Question

Find the measure of the sides of angle ABC with vertices A(1,5), B(3,-2), and C(-3,0). Classify the triangle

Answer 1

`AB=√(53),\ BC=√(40),\ CA=√(41)\\It\ is\ an\ acute\ triangle`

Explanation:

The distance between two points
`(x_1,y_1),\ (x_2,y_2)` is given by
`√((x_2-x_1)^2+(y_2-y_1)^2)`.

Here
`A(1,5),\ B(3,-2),\ C(-3,0)` are the vertices of a triangle.
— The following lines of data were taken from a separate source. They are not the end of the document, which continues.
==> inputs of run a <==
## tt_um_control_top
module tt_um_control_top #(
  parameter ADDRW = 24,
  parameter OPCODEW = 2,
  parameter REQ_QDEPTH = 4,
  parameter COMP_QDEPTH = 4
  ) (
    input  wire       ena,       
    input  wire       clk,       
    input  wire       rst_n,     
    input  wire [7:0] ui_in, 
    output wire [7:0] uo_out, 
    input  wire [7:0] uio_in,     
    output wire [7:0] uio_out, 
    output wire [7:0] uio_oe      
);
export LEC_CHECK = 0
export ABC_AREA = 1
export CAP_MARGIN = 20
export CORE_ASPECT_RATIO = 0.51
export CORE_MARGIN = 2
export CORE_UTILIZATION = 71
export CTS_CLUSTER_DIAMETER = 236
export HOLD_SLACK_MARGIN = -0.08
export SETUP_SLACK_MARGIN = -0.18
export SLEW_MARGIN = 20
create_clock -name core_clock -period 4.25 [get_ports {clk}]
run.sh (not shown) runs the stock make flow with config.mk's settings and CLKGATE_MAP_FILE=.
==> run b (differences from run a) <==
CORE_ASPECT_RATIO = not set   (was 0.51)
CTS_CLUSTER_DIAMETER = not set   (was 236)
HOLD_SLACK_MARGIN = not set   (was -0.08)
PLACE_DENSITY = 0.37   (was not set)
SETUP_SLACK_MARGIN = 1.96   (was -0.18)
TNS_END_PERCENT = 15   (was not set)
==> flow/constraint.sdc (replaced) <==
create_clock -name core_clock -period 10.2 [get_ports {clk}]
set_input_delay 2.0400 -clock core_clock [delete_from_list [all_inputs] [get_ports {clk}]]
set_output_delay 2.0400 -clock core_clock [all_outputs]
set_load 0.01 [all_outputs]
==> run c (differences from run a) <==
ABC_AREA = not set   (was 1)
CORE_ASPECT_RATIO = not set   (was 0.51)
CORE_UTILIZATION = 40   (was 71)
CTS_CLUSTER_DIAMETER = not set   (was 236)
HOLD_SLACK_MARGIN = not set   (was -0.08)
SETUP_SLACK_MARGIN = not set   (was -0.18)
==> flow/constraint.sdc (replaced) <==
create_clock -name core_clock -period 5.86 [get_ports {clk}]
set_input_delay 1.1720 -clock core_clock [delete_from_list [all_inputs] [get_ports {clk}]]
set_output_delay 1.1720 -clock core_clock [all_outputs]
set_load 0.01 [all_outputs]
==> results <==
quantity	run c	run b	run a
Reg2reg setup slack	2.86 ns	6.92 ns	1.09 ns
Total wirelength of the detailed-routed design	87900 µm	100000 µm	107000 µm
Hold_ws	0.355 ns	0.351 ns	0.102 ns
Critical hold path startpoint	deserializer_inst.r_mosi[0]	deserializer_inst.r_mosi[0]	-
Number of buffers inserted during clock tree synthesis	87	85	72
Syn Inst Count	2784	4326	4326
Nets	2793	4242	4245
Run status	no timing/DRC/antenna violations	no timing/DRC/antenna violations	no timing/DRC/antenna violations
Sw Ratio	0.322	0.343	0.358
Critical register-to-register path endpoint	req_queue_inst.aesQueue[2][37]	req_queue_inst.aesQueue[2][18]	req_queue_inst.shaQueue[1][41]
Met1 capacity usage during global routing	0.263	0.515	0.628
Global routing usage on met2	0.316	0.600	0.517
Portion of total power attributed to sequential cells	0.435	0.427	0.431
Worst-path cell with the longest stage delay	sky130_fd_sc_hd__ha_1	sky130_fd_sc_hd__ha_1	sky130_fd_sc_hd__clkdlybuf4s50_1
Share of the core filled by cells before placement	0.404	0.716	0.716
Final Core Density	0.449	0.774	0.773
Mux share	0.157	0	0
Die span in x	303 µm	234 µm	326 µm

* * *

==> zinc <==
Starting RTL as in the previous note.
==> flow/config.mk <==
export PLATFORM = sky130hd
export DESIGN_NAME = tt_um_control_top
export DESIGN_NICKNAME = tt_um_control_top
export VERILOG_FILES = /design/flow/design.v
export SDC_FILE = /design/flow/constraint.sdc
export NUM_CORES = 4
export LEC_CHECK = 0
export ABC_AREA = 1
export CAP_MARGIN = 20
export CORE_ASPECT_RATIO = 0.51
export CORE_MARGIN = 2
export CORE_UTILIZATION = 71
export CTS_CLUSTER_DIAMETER = 236
export HOLD_SLACK_MARGIN = -0.08
export PLACE_DENSITY_LB_ADDON = 0.3
export SETUP_SLACK_MARGIN = 0.18
export SLEW_MARGIN = 20
==> flow/constraint.sdc <==
create_clock -name core_clock -period 5.75 [get_ports {clk}]
set_input_delay 1.1500 -clock core_clock [delete_from_list [all_inputs] [get_ports {clk}]]
set_output_delay 1.1500 -clock core_clock [all_outputs]
set_load 0.01 [all_outputs]
==> lagoon: changes against zinc <==
- CORE_ASPECT_RATIO: 0.51 -> default
- CORE_UTILIZATION: 71 -> 72
- CTS_CLUSTER_DIAMETER: 236 -> 225
- HOLD_SLACK_MARGIN: -0.08 -> default
- PLACE_DENSITY_LB_ADDON: 0.3 -> default
- SETUP_SLACK_MARGIN: 0.18 -> default
==> flow/constraint.sdc (replaced) <==
create_clock -name core_clock -period 3.31 [get_ports {clk}]
set_input_delay 0.6620 -clock core_clock [delete_from_list [all_inputs] [get_ports {clk}]]
set_output_delay 0.6620 -clock core_clock [all_outputs]
set_load 0.01 [all_outputs]
==> results <==
lagoon passed the timing, design-rule and antenna checks. zinc finished clean.
Against zinc, the via count of lagoon is smaller by 4.6%.
Of zinc and lagoon, zinc has the higher register-to-register slack (gap 1.7 ns).
Between zinc and lagoon, the lower core utilization is in zinc (gap 3.1 points).
Between lagoon and zinc, the lower worst setup slack is in lagoon (gap 0.57 ns).
Between zinc and lagoon, the lower hold slack is in zinc (gap 0.0056 ns).
Against zinc, the count of clock-buffer cells in the layout of lagoon is higher by 21.
In zinc the routed wire length is higher than in lagoon, by 11%.
Power: lagoon is larger than zinc (77%).
In area after synthesis, zinc and lagoon do not differ.
Between zinc and lagoon, the lower cell area is in zinc (gap about 2%, measured against lagoon).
`AB=√((-2-5)^2+(3-1)^2)=√((-7)^2+(2)^2)=√(49+4)=√(53)=7.28\ unit\\\\BC=√((0+2)^2+(-3-3)^2)=√((2)^2+(-6)^2)=√(4+36)=√(40)=6.32\ unit\\\\CA=√((5-0)^2+(1+3)^2)=√((5)^2+(4)^2)=√(25+16)=√(41)=6.40\ unit`

Longest side
`=AB`

`AB^2=53\\BC^2+CA^2=40+41=81\\\Rightarrow AB^2<BC^2+CA^2`

Hence this is an acute triangle.